The comparison of rates between ethnic groups in England and their countries of origin is problematic for a number of reasons. Firstly, population-based cancer registries simply do not exist in many of these countries, particularly in the areas from where the majority of migrants originate e.g. Punjab & Gujarat in India, Kashmir & Punjab in Pakistan, Sylhet in Bangladesh, Jamaica in the Caribbean and Somalia, Nigeria & Ghana in Africa. and Even where registries exist the quality is very variable and there are differences in cancer registration practices [2]. Rates in these developing countries are also likely to be underestimated due to under-diagnosis and under-ascertainment, and in access to screening and early detection, particularly for prostate cancer [2]. Migrants are also a selective group and may not be representative of the population from which they arose and they may be more or less healthy than the population in their native country [6].
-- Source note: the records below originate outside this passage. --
Context: an optimization exercise on an open-source flow, tuned for small area, a short achievable clock period and few clock cycles per item. The choices shown serve that exercise and are no tape-out recipe. Only simulation tests tie the RTL to the original design; equivalence was not proved. Power and IR drop assume default switching activity.

==> flow/design.v (excerpt) <==
module sprite_blit_colour_key_clip (
   input  logic        clock,
   input  logic        reset,
   input  logic        req_tvalid,
   output logic        req_tready,
   input  logic [31:0] req_tdata,
   output logic        rsp_tvalid,
   input  logic        rsp_tready,
   output logic [47:0] rsp_tdata,
   output logic [1:0]  rsp_tuser,
   output logic        rsp_tlast,
   input  logic        csr_we,
   input  logic [2:0]  csr_index,
   input  logic [11:0] csr_wdata
);
export LEC_CHECK = 0
export CAP_MARGIN = 20
export CORE_MARGIN = 2
export CORE_UTILIZATION = 40
export SETUP_SLACK_MARGIN = 3.5
export SLEW_MARGIN = 20
create_clock -name core_clock -period 7.0 [get_ports {clock}]
standard.sh (not shown) runs the stock make flow with config.mk's settings and CLKGATE_MAP_FILE= SYNTH_SCRIPT=/design/flow/synth_recipe.tcl, a recipe that flattens the netlist after the stock synthesis.
==> flow/flow/run.sh <==
#!/bin/bash
# The standard layout (standard.sh), with one change: the port buffers that
# global placement inserts on every input and output use buf_2 instead of the
# resizer's default pick (clkdlybuf4s50_1, a slow delay buffer).
set -euo pipefail
export BUFFER_PORTS_ARGS="-buffer_cell sky130_fd_sc_hd__buf_2"
bash standard.sh finish > standard_finish.log 2>&1
Testbench counts at the start, summed over its fixed seeds: cycles 43,016, items 40,504.
Source: an optimization exercise on an open RTL-to-GDS flow (aim: small area, a short achievable clock period and few clock cycles per item). Production flows keep margins and buffers that such runs may drop. Only simulation tests tie the RTL to the original design; equivalence was not proved. Power figures rest on the tool's default switching activity, not on a simulated workload.

## fp_add_top
module fp_add_top (
    input  logic        sys_clk,
    input  logic        sys_rst_n,
    input  logic [31:0] data1_in,
    input  logic [31:0] data2_in,
    input  logic        op,
    input  logic        trig,
    output logic [31:0] data_out,
    output logic        vld
);
Size in the first run: ~2300 cells after synthesis, ~99 flip-flops, roughly 100 I/O pins, roughly 13000 µm² of cells after synthesis.
export LEC_CHECK = 0
export ABC_AREA = 1
export CAP_MARGIN = 20
export CORE_MARGIN = 2
export CORE_UTILIZATION = 40
export SETUP_SLACK_MARGIN = 1.3
export SLEW_MARGIN = 20
create_clock -name core_clock -period 6.0 [get_ports {sys_clk}]
standard.sh (not shown) runs the stock make flow with config.mk's settings and CLKGATE_MAP_FILE= SYNTH_SCRIPT=/design/flow/synth_recipe.tcl, a recipe that flattens the netlist after the stock synthesis.
==> flow/flow/run.sh <==
#!/bin/bash
# Standard layout, with plain buffers on the ports instead of the delay
# cells the port buffering picks by default.
set -euo pipefail
bash standard.sh BUFFER_PORTS_ARGS="-buffer_cell sky130_fd_sc_hd__buf_1" SKIP_GATE_CLONING=1 finish > standard.log 2>&1
The starting point completed with no timing, DRC or antenna violations.
Testbench counts at the start, summed over its fixed seeds: cycles 16,000, items 8,000.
Whilst acknowledging these limitations, the increased incidence of prostate, kidney and testicular cancers in all ethnic groups in England compared to their countries of origin is consistent with changes in environmental risk factors and the differences in screening, diagnosis and registration. For bladder cancer the picture was more mixed with higher incidence seen in the countries of origin of Pakistanis, Black Caribbean and Chinese—the reasons for this are unclear.

The main limitation of our study was that we do not have individual level information on most exposures. Ethnicity information was missing for 25 % of cancer registrations—however, this is lower than previous studies [28, 44] and the sensitivity analysis produced similar results. Recording of ethnicity in HES has improved markedly in the last 20 years, with the percentage of missing ethnicity values falling from 35 % in 1998 to less than 10 % by 2009. The quality of the ethnic coding in HES has also been assessed and no ethnic group is widely misrepresented in HES data for England [13, 14].

Also, the group ‘British White’ inevitably included some ‘Other (non-British) Whites’ as the ethnic category ‘Whites’ included both British Whites and ‘Other Whites’ prior to 2003 although this was less than 5 % of the ‘total White’ category based on the data post-2003 so would not materially affect the results for British Whites. We were therefore also unable to compare British Whites to ‘Other Whites’, and given that the ‘Other White’ population has increased rapidly since 2004 (due to migration from the European Union), future studies should look at incidence in this group as well.

Conclusions

This is the first and largest study to investigate the differences in incidence of urological cancers by ethnic group in England. The very high incidence of prostate cancer in both black Africans and Caribbeans, despite differing lifestyles and environments and countries of origin is most likely due to the change in environment in genetically susceptible populations. The large differences in incidence we found with other cancers by ethnic group are not readily explained by known risk factors, which suggest that important, potentially modifiable, risk factors are yet to be discovered.